投稿者 株式会社高田造園設計事務所 | PermaLink
高田造園農場始動と茨城県鹿島市の庭完成間近 平成26年4月6日


 今年度からの目玉的な取り組みとして、自給栽培農場の取り組みが先週ようやく始動しました。
自社所有地の開墾作業に始まり、いずれは植木生産用の借用農地の一部を食糧生産畑へと広げていきます。
 これからの時代、今後の地球環境、地域環境に対する危機意識は人によって様々ですが、いざという時の避難地、自給自活の拠点を持つことを考える人が、震災以降増えてきたように感じます。
 私たち、高田造園も、今後は半農半造園?を志し、食糧、エネルギーの可能な限りの自給自活を目指します。
 当面の目標は、社員世帯全員のコメ以外の穀物と野菜の3年以内の自給体制、さらには自家採取での栽培を目指し、余剰生産品はお客さまや仲間に分けていこうと考えております。
 ここではニワトリの飼育、炭焼き窯、炊事用のかまど、周囲の自社林内に横穴式の食糧貯蔵庫、避難地として利用できるバンガローなどを計画しています。
 
 ここは樹木ポット苗置き場跡地を開墾しています。社員で一列になり、固くなった土をスコップで掘り返します。

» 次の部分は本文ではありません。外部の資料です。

Optimization exercise on an open flow, not production practice. RTL: at most simulated, not proved equivalent. Power: default activity.

==> flow/design.v <==
module gray_window_3x3 #(
  parameter int unsigned WIDTH  = 100,
  parameter int unsigned HEIGHT = 100
) (
  input  logic                      clk,
  input  logic                      rst_n,
  input  logic                      pix_valid,
  input  logic [7:0]                pix_in,
  input  logic                      sof,
  output logic                      win_valid,
  output logic [71:0]               win,
  output logic [$clog2(WIDTH)-1:0]  win_x,
  output logic [$clog2(HEIGHT)-1:0] win_y,
  output logic                      frame_done
);
  localparam int unsigned XW  = $clog2(WIDTH);
  localparam int unsigned YW  = $clog2(HEIGHT);
  localparam int unsigned LEN = 2 * WIDTH + 3;
  logic [XW-1:0] xm1_q;
  logic [YW-1:0] ym1_q;
  logic          acc_q;    
  logic [7:0] chain [LEN];
  always_ff @(posedge clk or negedge rst_n) begin
    if (!rst_n) begin
      xm1_q <= XW'(WIDTH - 2);
      ym1_q <= YW'(HEIGHT - 2);
      acc_q <= 1'b0;
    end else begin
      acc_q <= pix_valid;
      if (pix_valid) begin
        if (sof) begin
          xm1_q <= '1;
          ym1_q <= '1;
        end else if (xm1_q == XW'(WIDTH - 2)) begin
          xm1_q <= '1;
          ym1_q <= (ym1_q == YW'(HEIGHT - 2)) ? '1 : ym1_q + YW'(1);
        end else begin
          xm1_q <= xm1_q + XW'(1);
        end
      end
    end
  end
  always_ff @(posedge clk) begin
    if (pix_valid) begin
      chain[0] <= pix_in;
      for (int i = 1; i < LEN; i++) chain[i] <= chain[i-1];
    end
  end
  for (genvar r = 0; r < 3; r++) begin : g_row
    for (genvar c = 0; c < 3; c++) begin : g_col
      assign win[8*(3*r+c) +: 8] = chain[(2-r)*WIDTH + (2-c)];
    end
  end
  assign win_x      = xm1_q;
  assign win_y      = ym1_q;
  assign win_valid  = acc_q && (xm1_q != '1) && (xm1_q != '0)
                            && (ym1_q != '1) && (ym1_q != '0);
  assign frame_done = acc_q && (xm1_q == XW'(WIDTH - 2)) && (ym1_q == YW'(HEIGHT - 2));
endmodule
==> flow/run.sh <==
#!/bin/bash
# synth_recipe.tcl (not shown) runs the flow's synth.tcl, then flattens the netlist and writes it again
# the make line also repeats each setting of config.mk as NAME=value (left out here)
make -C /OpenROAD-flow-scripts/flow DESIGN_CONFIG=/design/flow/config.mk WORK_HOME=/design/flow/orfs CLKGATE_MAP_FILE= SYNTH_SCRIPT=/design/flow/synth_recipe.tcl finish
==> flow/config.mk <==
export PLATFORM = sky130hd
export DESIGN_NAME = gray_window_3x3
export DESIGN_NICKNAME = gray_window_3x3
export VERILOG_FILES = /design/flow/design.v
export SDC_FILE = /design/flow/constraint.sdc
export NUM_CORES = 4
export LEC_CHECK = 0
export CAP_MARGIN = 20
export CORE_MARGIN = 2
export CORE_UTILIZATION = 40
export SLEW_MARGIN = 20
==> flow/constraint.sdc <==
create_clock -name core_clock -period 10.0 [get_ports {clk}]
set_input_delay 2.0000 -clock core_clock [delete_from_list [all_inputs] [get_ports {clk}]]
set_output_delay 2.0000 -clock core_clock [all_outputs]
set_load 0.01 [all_outputs]
==> results.py, run 1 <==
metrics = {
    "yosys": {
        "synth_area_per_cell_um2": 28.8,
        "synth_cell_types": 35,
        "synthArstFlopShare_pct": 0.915,
        "ys_warn_count": 2,
        "synth_edf_count": 1624,
        "ys_ff_latch": 1639,
        "netlist_instances": 1728,
        "ys_seq_area_share_pct": 98.8,
        "synthesis.nets": 1746,
        "synth_area_um2": 49700,
        "synth_ff_type": "edfxtp_1",
    },
    "cts": {
        "cts-resized-gates": 0,
        "h-tree-depth": 4,
        "cts_root_buf": "clkbuf_16",
        "cts-buffers-inserted": 163,
        "cts_tree": "built",
        "post_cts_hold_buffer_count": 0,
        "cts.sinks": 1639,
        "path_clk_slew_ns": 0.06,
        "cts_buffer_depth": 3,
        "post_cts.repair.setup_buffers": 0,
        "clk_latency_ns": 0.76,
    },
    "floorplan": {
        "num_rows": 129,
        "ios": 100,
        "die_x_um": 357,
        "fp.dieArea_um2": 127000,
        "die_h_um": 357,
        "start_util_pct": 40.3,
        "core_um2": 123000,
    },
    "detailed_routing": {
        "drt-total-wl_um": 57000,
        "postRouteAntennaNets": 0,
        "vias": 16700,
        "wl_per_cell_um": 15.1,
        "viasPerCell": 4.43,
        "drt_iter0_drc": 1704,
        "drtPass1Iterations": 4,
        "drcViolationCount": 0,
    },
    "timing": {
        "finalSetupViolCount": 0,
        "layout_min_cycle_time_ns": 4.84,
        "slew_viol_final": 0,
        "rsz0062_at_grt": "false",
        "max_freq_ghz": 0.207,
        "finalSetupTns_ns": 0,
        "finalCritPeriodShare_pct": 48.4,
        "timing.hold.ws_ns": 0.386,
        "fin_worst_skew_ns": 0.0349,
        "worst_pin_slew_ns": 1.06,
        "max_slew_margin_pct": 29.0,
        "finalHoldViolations": 0,
    },
    "setup_path": {
        "worstSetupEndpointType": "output port",
        "cp_max_fo": 10,
        "worstSetupPathType": "reg2out",
        "arrival_ns": 2.84,
        "worstPathRequired_ns": 8.00,
        "crit_path_start_kind": "register",
    },
    "power_and_ir_drop": {
        "p_leak_nw": 19.3,
        "vdd_drop_max_v": 0.000164,
        "power.total_mw": 14.2,
        "p_per_area_nw_per_um2": 244,
    },
    "global_routing": {
        "grt_pass1_vias": 16900,
        "grt_max_degree": 218,
        "grt_pass1_wl_um": 93000,
        "antenna_found_initial": 0,
        "overflow": 0,
        "grt_use_total_pct": 9.10,
    },
    "layout": {
        "num_antenna_cells": 0,
        "final_cell_mix": "edfxtp_1, clkbuf_16, clkdlybuf4s50_1, clkbuf_1, clkinv_1",
        "final_nets": 2021,
        "final_layout_size_suffix_gt1_share_pct": 11.5,
        "final_common_cell": "edfxtp_1",
        "syn_to_final_growth_pct": 16.8,
        "final_util_pct": 47.1,
    },
    "status": {
        "status": "no timing/DRC/antenna violations",
    },
    "min_path": {
        "hold_class": "reg2reg",
    },
    "job": {
        "max_cap_viol_count": 0,
    },
    "placed_design": {
        "dp_hpwl_um": 23400,
        "port-buffer-count": 99,
        "routabilityCongestion": 0.747,
    },
}
## cells by family after synthesis
| group | share of synthesized area (%) |
|---|---|
| mux | 0.0428 |
| flops | 98.8 |
| buf+inv | 0.0704 |
| simple gates | 0.460 |
| compound gates | 0.445 |
| fa+ha+maj | 0.151 |
## metal layers
metal	wire length (µm)	vias up	share of wire (%)	track usage (%)
met2	23800	323	42	11.9
met5	0	-	0	0
met3	3130	174	5.5	3.23
met1	28000	8529	49	13.4
met4	1990	0	3.5	4.56
li1	-	7626	-	-
## power by group
part           switching (mW)  internal [mW]
Clock                    2.47           3.33
Combinational           0.174         0.0790
Sequential              0.122           8.00
Total                    2.76           11.4
## path summary, 6_finish.rpt
| check | endpoint | from | cells past startpoint | slack, ns |
|---|---|---|---|---|
| worst min register to register | chain[42][3]$_DFFE_PP_ | chain[41][3]$_DFFE_PP_ | 0 | 0.39 |
| worst max-delay path | frame_done | xm1_q[1]$_DFFE_PN1P_ | 5 | 5.16 |
| worst max register to register | xm1_q[0]$_DFFE_PN0P_ | xm1_q[0]$_DFFE_PN0P_ | 6 | 8.10 |
| worst min-delay path | chain[42][3]$_DFFE_PP_ | chain[41][3]$_DFFE_PP_ | 0 | 0.39 |
| min in group asynchronous | xm1_q[4]$_DFFE_PN0P_ | rst_n | 1 | 1.67 |
| max in group asynchronous | ym1_q[4]$_DFFE_PN0P_ | rst_n | 1 | 7.89 |
## per-stage QoR
| stage | cells | area, µm² | setup WS, ns |
|---|---|---|---|
| after detailed placement | 3473 | 52900 | 5.28 |
| after CTS | 3759 | 58100 | 5.10 |
| after floorplan | 1728 | 49700 | 6.56 |
| after global routing | 3761 | 58100 | 5.00 |
| final | 3761 | 58100 | 5.16 |
| after global placement | 3473 | 52900 | 5.44 |
## worst max-delay path, stage by stage, from the launching register on
cell and delay (ns):
dfstp_2 0.58, ha_1 0.18, and3_1 0.21, and2_1 0.38, and3_1 0.21, clkdlybuf4s50_1 0.53
## cell type report
class,count,area (µm²)
Clock inverter,86,848
Sequential cell,1639,49100
Fill cell,9849,65400
Inverter,5,18.8
Tap cell,1637,2050
Timing Repair Buffer,114,1240
Clock buffer,200,4260
Multi-Input combinational cell,80,547
## cells in the mapped netlist (all sizes together), types with 3 or more instances
cell type	count	area share [%]
dfrtp	9	0.45
inv	5	0.038
edfxtp	1624	98
nand4	3	0.038
o31a	3	0.053
o21ai	6	0.060
nand2	5	0.038
ha	6	0.15
dfstp	6	0.32
a41oi	3	0.053
a21oi	6	0.060
nor2	10	0.075
o22a	4	0.070
and3	5	0.068
o22ai	3	0.038
nand3	9	0.091
## flip-flops by register name, indices dropped and copies added, names as in the netlist
register / count
ym1_q: 7
chain: 1624
acc_q: 1
xm1_q: 7
==> inputs of run 2 (changes only) <==
==> flow/flow/run.sh (new file) <==
#!/bin/bash
# Standard layout, with a lighter clock tree (no dummy loads, one buffer
# type, larger sink clusters) and the smallest buffer on each port.
set -euo pipefail
export CTS_ARGS="-sink_clustering_enable -repair_clock_nets -dont_use_dummy_load -buf_list sky130_fd_sc_hd__clkbuf_8 -sink_clustering_size 20 -sink_clustering_max_diameter 50"
export BUFFER_PORTS_ARGS="-buffer_cell sky130_fd_sc_hd__buf_1"
bash standard.sh > standard_flow.log 2>&1
==> flow/standard.sh (new file) <==
#!/bin/bash
# synth_recipe.tcl (not shown) runs the flow's synth.tcl, then flattens the netlist and writes it again
# the make line also repeats each setting of config.mk as NAME=value (left out here)
make -C /OpenROAD-flow-scripts/flow DESIGN_CONFIG=/design/flow/config.mk WORK_HOME=/design/flow/orfs CLKGATE_MAP_FILE= SYNTH_SCRIPT=/design/flow/synth_recipe.tcl "${@:-finish}"
--- a/flow/config.mk
+++ b/flow/config.mk
@@ -9,3 +9,3 @@
 export CORE_MARGIN = 2
-export CORE_UTILIZATION = 40
+export CORE_UTILIZATION = 60
 export SLEW_MARGIN = 20
removed: flow/run.sh
==> run 2 against run 1 <==
Compared with the run above: sequential power about the same; register-to-register slack better by 0.08 ns; global-route usage up 3.7 points; clock power down 46%; utilization up 18 points; still clean on timing, DRC and antenna; critical endpoint unchanged; wire length down 6.4%; first-iteration DRC count down 16%; die area down 33%; clock-buffer cell count down 60.
==> results.py, run 2 <==
metrics = {
    "status": {
        "status": "no timing/DRC/antenna violations",
    },
    "yosys": {
        "synthesis.nets": 1746,
        "synthTopCellsByCount": "edfxtp_1, nor2_1, dfrtp_1, nand3_1",
        "ys_warn_count": 2,
        "yosysMostFrequentCell": "edfxtp_1",
        "yosysTopAreaCellShare_pct": 98.1,
        "synth_ff_type": "edfxtp_1",
        "netlist_instances": 1728,
        "ys_top_cells_by_area": "edfxtp_1, dfrtp_1, dfstp_2",
        "synthArstFlopShare_pct": 0.915,
        "ys_ff_latch": 1639,
        "yosys.area.top_type": "edfxtp_1",
        "synth_edf_count": 1624,
        "synth_cell_types": 35,
        "synth_area_um2": 49700,
        "synth_area_per_cell_um2": 28.8,
        "ys_seq_area_share_pct": 98.8,
    },
    "detailed_routing": {
        "postRouteAntennaNets": 0,
        "drt_iter0_drc": 1439,
        "drtPass1Iterations": 4,
        "wl_per_cell_um": 17.5,
        "drt-total-wl_um": 53300,
        "viasPerCell": 5.28,
        "vias": 16100,
        "drcViolationCount": 0,
    },
    "setup_path": {
        "startpoint": "xm1_q[1]$_DFFE_PN1P_",
        "worstSetupPathType": "reg2out",
        "r2r_start": "xm1_q[0]$_DFFE_PN0P_",
        "arrival_ns": 2.42,
        "cp-endpoint": "frame_done",
        "rrSetupSlack_ns": 8.18,
        "critical_path.max_stage_delay_ns": 0.60,
        "crit_path_start_kind": "register",
        "rr_worst_depth": 6,
        "cpMostUsedCell": "and3_1",
        "r2r-end": "xm1_q[0]$_DFFE_PN0P_",
        "worstSetupEndpointType": "output port",
        "cp_max_fo": 10,
        "critical-path-slowest-cell": "dfstp_2",
        "crit_chain": "ha_1 > and3_1 > and2_1 > and3_1 > buf_1",
        "worstPathRequired_ns": 8.00,
    },
    "timing": {
        "layout_min_cycle_time_ns": 4.42,
        "finalSetupViolCount": 0,
        "finalCritPeriodShare_pct": 44.2,
        "max_freq_ghz": 0.226,
        "finalSetupTns_ns": 0,
        "finalHoldViolations": 0,
        "rsz0062_at_grt": "false",
        "max_slew_margin_pct": 22.4,
        "fin_worst_skew_ns": 0.0509,
        "worst_pin_slew_ns": 1.16,
        "slew_viol_final": 0,
    },
    "floorplan": {
        "fp.dieArea_um2": 85200,
        "ios": 100,
        "num_rows": 105,
        "start_util_pct": 60.6,
        "core_um2": 82100,
        "die_x_um": 292,
        "die_h_um": 292,
    },
    "layout": {
        "reg_top3": "chain x1624, xm1_q x7, ym1_q x7",
        "fillCellCount": 5127,
        "syn_to_final_growth_pct": 7.68,
        "largest_reg_flops": 1624,
        "final_area_um2": 53600,
        "top_register": "chain",
        "final_common_cell": "edfxtp_1",
        "final_nets": 1996,
        "final_cell_mix": "edfxtp_1, clkbuf_8, buf_1, nor2_1",
        "final_layout_size_suffix_gt1_share_pct": 8.40,
    },
    "power_and_ir_drop": {
        "p_int_mw": 9.28,
        "p_leak_nw": 17.5,
        "switching_share_pct": 18.9,
        "power.total_mw": 11.4,
        "vdd_drop_max_v": 0.000124,
        "share_comb_of_total_power_pct": 1.8,
        "switching_power_mw": 2.16,
        "clkPwrFrac_pct": 27.3,
        "p_per_area_nw_per_um2": 214,
        "seq_power_share_pct": 70.9,
    },
    "cts": {
        "cts.sinks": 1639,
        "path_clk_slew_ns": 0.10,
        "h-tree-depth": 4,
        "cts_root_buf": "clkbuf_8",
        "post_cts.repair.setup_buffers": 0,
        "cts_tree": "built",
        "clk_latency_ns": 0.78,
        "cts-resized-gates": 0,
        "cts_buffer_depth": 3,
        "post_cts_hold_buffer_count": 0,
        "cts-buffers-inserted": 140,
    },
    "placed_design": {
        "dp_hpwl_um": 22400,
        "placedInstanceArea_um2": 51600,
        "routabilityCongestion": 0.712,
        "port-buffer-count": 99,
    },
    "global_routing": {
        "met2_usage_pct": 15.8,
        "grtUsageMet1_pct": 21.6,
        "grt_pass1_wl_um": 86200,
        "grt_max_degree": 215,
        "overflow": 0,
        "antenna_found_initial": 1,
        "grt_pass1_vias": 15800,
        "top_usage_layer": "met1",
        "met3_usage_pct": 3.17,
        "grt_use_total_pct": 12.8,
    },
    "min_path": {
        "hold_class": "reg2reg",
    },
    "job": {
        "max_cap_viol_count": 0,
    },
}
==> run 2: cell counts after synthesis <==
Identical to the previous run, type by type.
==> run 2: layer usage <==
metal,vias to the layer above,routed length [µm]
met5,-,0
met4,0,1550
met3,122,2220
met2,263,21600
met1,8278,28000
li1,7410,-
==> run 2: worst max-delay path: cells and delay by family (launching register included) <==
| family | cells | cell delay, ns |
|---|---|---|
| adders and majority gates | 1 | 0.17 |
| buffers and inverters | 1 | 0.15 |
| DFF | 1 | 0.60 |
| and+or+nand+nor | 3 | 0.75 |
==> run 2: worst min-delay path by stage <==
stage | startpoint | to | slack (ns) | depth (start not counted)
6_report | chain[136][2]$_DFFE_PP_ | chain[137][2]$_DFFE_PP_ | 0.37 | 0
2_1_floorplan | chain[99][0]$_DFFE_PP_ | chain[100][0]$_DFFE_PP_ | 0.40 | 0
3_5_place_dp | chain[105][7]$_DFFE_PP_ | chain[106][7]$_DFFE_PP_ | 0.40 | 0
5_1_grt | chain[66][4]$_DFFE_PP_ | chain[67][4]$_DFFE_PP_ | 0.37 | 0
4_1_cts | chain[66][4]$_DFFE_PP_ | chain[67][4]$_DFFE_PP_ | 0.37 | 0
3_3_place_gp | chain[51][2]$_DFFE_PP_ | chain[52][2]$_DFFE_PP_ | 0.40 | 0
==> run 2: kinds of logic (layout without fill, tap and decap cells) <==
kind of cell | after synthesis | in the layout | share of synthesized area [%]
flops | 1639 | 1639 | 98.8
other cells | 0 | 1 | 0
simple gates | 40 | 40 | 0.460
buf+inv | 9 | 257 | 0.0704
fa+ha+maj | 6 | 6 | 0.151
mux | 2 | 2 | 0.0428
compound gates | 32 | 32 | 0.445
==> run 2: power by group through the flow <==
stage / Sequential (mW) / Combinational (mW) / Clock, mW
floorplan: 8.22 / 0.0368 / 0
global placement: 8.26 / 0.202 / 0
finish: 8.11 / 0.208 / 3.13
detailed placement: 8.26 / 0.213 / 0
global route: 8.16 / 0.233 / 3.54
CTS: 8.12 / 0.211 / 3.30
==> run 2: cell type report <==
| class | count | area (µm²) | share of cell area, % |
|---|---|---|---|
| Sequential cell | 1639 | 49100 | 91.8 |
| Clock buffer | 140 | 1930 | 3.60 |
| Tap cell | 1070 | 1340 | 2.50 |
| Timing Repair Buffer | 112 | 568 | 1.06 |
| Multi-Input combinational cell | 80 | 547 | 1.02 |
| Inverter | 5 | 18.8 | 0.0350 |
| Antenna cell | 1 | 2.50 | 0.00467 |
==> run 2: metrics by stage <==
step                util, %  hold slack, ns  worst slack [ns]  std cells
floorplan                 -           0.400              6.56       1728
global placement       62.8           0.401              5.16       2905
detailed placement     62.8           0.405              5.02       2905
CTS                    65.2           0.367              5.46       3045
global route           65.2           0.371              5.42       3047
finish                 65.2           0.369              5.58       3047
==> inputs of run 3 (changes only) <==
--- a/flow/config.mk
+++ b/flow/config.mk
@@ -9,3 +9,3 @@
 export CORE_MARGIN = 2
-export CORE_UTILIZATION = 60
+export CORE_UTILIZATION = 75
 export SLEW_MARGIN = 20
==> run 3 against run 2 <==
Compared with the run above: design area down 1.2%; sequential share of layout area up 1.1 points; sequential power about the same; global-route usage rose by 2.6 points; clock power shrank 12%; flip-flop and latch count did not move; die area is 20% lower; worst setup slack improved by 0.043 ns; still clean on timing, DRC and antenna; via count is 1.5% lower.
Source: an optimization exercise on an open RTL-to-GDS flow (aim: small area and a short achievable clock period). Production flows keep margins and buffers that such runs may drop.
Only simulation tests tie the RTL to the original design; equivalence was not proved.
No activity file was given, so power comes from the tool's default toggle rates.

==> trial 40: inputs <==
Design boot_loader_top, start of the top module:
module boot_loader_top (
    input  logic        clk,
    input  logic        resetn,
    input  logic        uart_rxd,
    input  logic        uart_rx_en,
    output logic        uart_rx_valid,
    output logic        uart_rx_break,
    output loader_pkg::uart_byte_t  uart_rx_data,
    input  logic        fetch_en,
    input  loader_pkg::imem_addr_t  fetch_addr,
    output loader_pkg::imem_word_t  fetch_data,
    output loader_pkg::word_count_t word_count,
    output logic        write_done
);
    logic       wr_en;
    loader_pkg::imem_addr_t wr_addr;
    loader_pkg::imem_word_t wr_data;
    uart_rx u_uart_rx (
        .clk        (clk),
        .resetn     (resetn),
        .uart_rxd   (uart_rxd),
        .uart_rx_en (uart_rx_en),
        .rx_valid   (uart_rx_valid),
        .rx_break   (uart_rx_break),
        .rx_data    (uart_rx_data)
    );
    word_loader u_word_loader (
        .clk        (clk),
        .resetn     (resetn),
        .rx_valid   (uart_rx_valid),
        .rx_data    (uart_rx_data),
        .wr_en      (wr_en),
        .wr_addr    (wr_addr),
        .wr_data    (wr_data),
        .word_count (word_count),
        .write_done (write_done)
    );
    imem_sram u_imem_sram (
        .clk        (clk),
        .resetn     (resetn),
        .wr_en      (wr_en),
  ...
==> module imem_sram, before the edit <==
module imem_sram (
    input  logic       clk,
    input  logic       resetn,
    input  logic       wr_en,
    input  loader_pkg::imem_addr_t wr_addr,
    input  loader_pkg::imem_word_t wr_data,
    input  logic       fetch_en,
    input  loader_pkg::imem_addr_t fetch_addr,
    output loader_pkg::imem_word_t fetch_data    
);
    localparam int N = 16;                        
    localparam int W = 32;
    logic [N-1:0] phase;                          
    logic       wr_pend;
    logic       wr_wait;                          
    logic [N-1:0] wr_take;                        
    logic [N-1:0][N-1:0][W-1:0] ring_n;           
    logic [N-1:0] ring_sel_n;                     
    logic [N-1:0] place_sel;                      
    logic [N-1:0][W-1:0] place_word;              
    loader_pkg::imem_word_t read_word;
    always_ff @(posedge clk) begin
        if (!resetn) begin
            phase <= N'(1);
        end else begin
            phase <= {phase[N-2:0], phase[N-1]};
        end
    end
    assign wr_wait = wr_en || wr_pend;
    always_ff @(posedge clk) begin
        if (!resetn) begin
            wr_pend <= 1'b0;
            wr_take <= '0;
        end else begin
            wr_pend <= wr_wait && !(|wr_take);
            for (int r = 0; r < N; r++) begin
                wr_take[r] <= wr_wait && !(|wr_take) && (wr_addr[7:4] == r)
                              && phase[(~wr_addr[3:0] - 4'd1) & 4'hf];
            end
        end
    end
    for (genvar r = 0; r < N; r++) begin : g_ring
        logic take;
        logic take_n;
        loader_pkg::imem_word_t ring_in;
        assign take   = wr_take[r];
        assign take_n = !wr_take[r];
        for (genvar b = 0; b < W; b++) begin : g_in
            rd_ao22 u_in (.a1(~wr_data[b]), .a2(take), .b1(ring_n[r][N-1][b]), .b2(take_n), .y(ring_in[b]));
        end
        always_ff @(posedge clk) begin
            ring_n[r][0] <= ring_in;
            for (int p = 1; p < N; p++) begin
                ring_n[r][p] <= ring_n[r][p-1];
            end
        end
    end
    imem_ring_dec u_ring_dec (
        .addr  (fetch_addr[7:4]),
        .sel_n (ring_sel_n)
    );
    imem_place_dec u_place_dec (
        .addr  (fetch_addr[3:0]),
        .phase (phase),
        .sel   (place_sel)
    );
    for (genvar p = 0; p < N; p++) begin : g_place
        for (genvar b = 0; b < W; b++) begin : g_bit
            logic [7:0] pair;    
            for (genvar i = 0; i < 8; i++) begin : g_pair
                rd_oai22 u (.a1(ring_n[2*i][p][b]), .a2(ring_sel_n[2*i]),
                            .b1(ring_n[2*i+1][p][b]), .b2(ring_sel_n[2*i+1]), .y(pair[i]));
            end
            rd_or8 u_or (.x(pair), .y(place_word[p][b]));
        end
    end
    for (genvar b = 0; b < W; b++) begin : g_bit
        logic [N-1:0] col;
        logic [1:0]   half;
        for (genvar p = 0; p < N; p++) begin : g_col
            assign col[p] = place_word[p][b];
        end
        rd_andor8 u_lo (.x(col[7:0]),  .s(place_sel[7:0]),  .y(half[0]));
        rd_andor8 u_hi (.x(col[15:8]), .s(place_sel[15:8]), .y(half[1]));
        assign read_word[b] = half[0] | half[1];
    end
    always_ff @(posedge clk) begin
        if (fetch_en) begin
            fetch_data <= (fetch_addr == wr_addr) ? wr_data : read_word;
        end
    end
endmodule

そして、開墾地に漉き込むのは、剪定枝葉を原料に作った大量の完熟たい肥です。



 剪定枝や落ち葉を細かく裁断し、米ぬかを混ぜて堆積して1年、腐植に富んだ素晴らしい完熟土壌に生まれ変わります。
 これを菜園の堆肥として大量に漉き込み、固くなった大地を再生していきます。



 そして小型の耕耘機で攪拌、耕耘します。



 今回は種イモを植え付けていきます。



 ここまでする必要はないのですが、、稲わらの在庫がたくさんあったので、丁寧にマルチします。農園最初の植え付けですので、みんなの夢と期待がこもります。



この日は約20坪ほど開墾し、堆肥を混ぜて野菜植え付けの準備を終えました。菜園はこれから合間を見て、どんどん広げていきます。



 さらにこの日は、農園外周に農地環境保全林を育成すべく、外周にポット苗を混植して植え付けました。コナラ、クヌギ、サクラ、モミジ、スダジイ、マテバシイ、タブノキ、アラカシ、イチイガシ、などなど、5年もすれば防風林として機能する緑の壁となることでしょう。



 ちなみにこれは、1年半前に植えつけた樹木ポット苗混植実験地です。
植えつけた当時は50センチにも満たなかった苗木たちは、1年半を経過して高さ2mの小樹林の様相を見せています。今年の暮れには高さ3mを超えることでしょう。
 木を植える、育てることは本当に楽しいものです。未来への夢と希望が広がります。



 1年半前に建てたまま、残材置き場と化していた小屋も片づけて、ここに農具を収めます。
 この小屋はすべて、解体した古材を用いて作りました。

 「みんながお金をたくさん使うこと」によって「経済をよくなり、みんなが豊かになる」という幻覚から、そろそろ目覚めねばならないように思います。
 なるべくお金をかけず、身近な自然を活かして持続的に美しく生きていきたい、そんな価値観がこれからますます広まってゆくことでしょう。私たちもそうありたいと思います。



 1日の作業を終えるころ、雑然としていた固い土地に菜園が出現し、そしてなんとなく、美しくのどかな風景が生まれつつある予感が感じられます。
 木々の緑と農のある風景、それこそ私たちが心底望む心安らぐ平和の光景です。
 
 かけがえのない大地、そして大地を再生させること、生き物の絆を再生する、これから高田造園農場はわが社みんなの心に明るい希望を育み続けます。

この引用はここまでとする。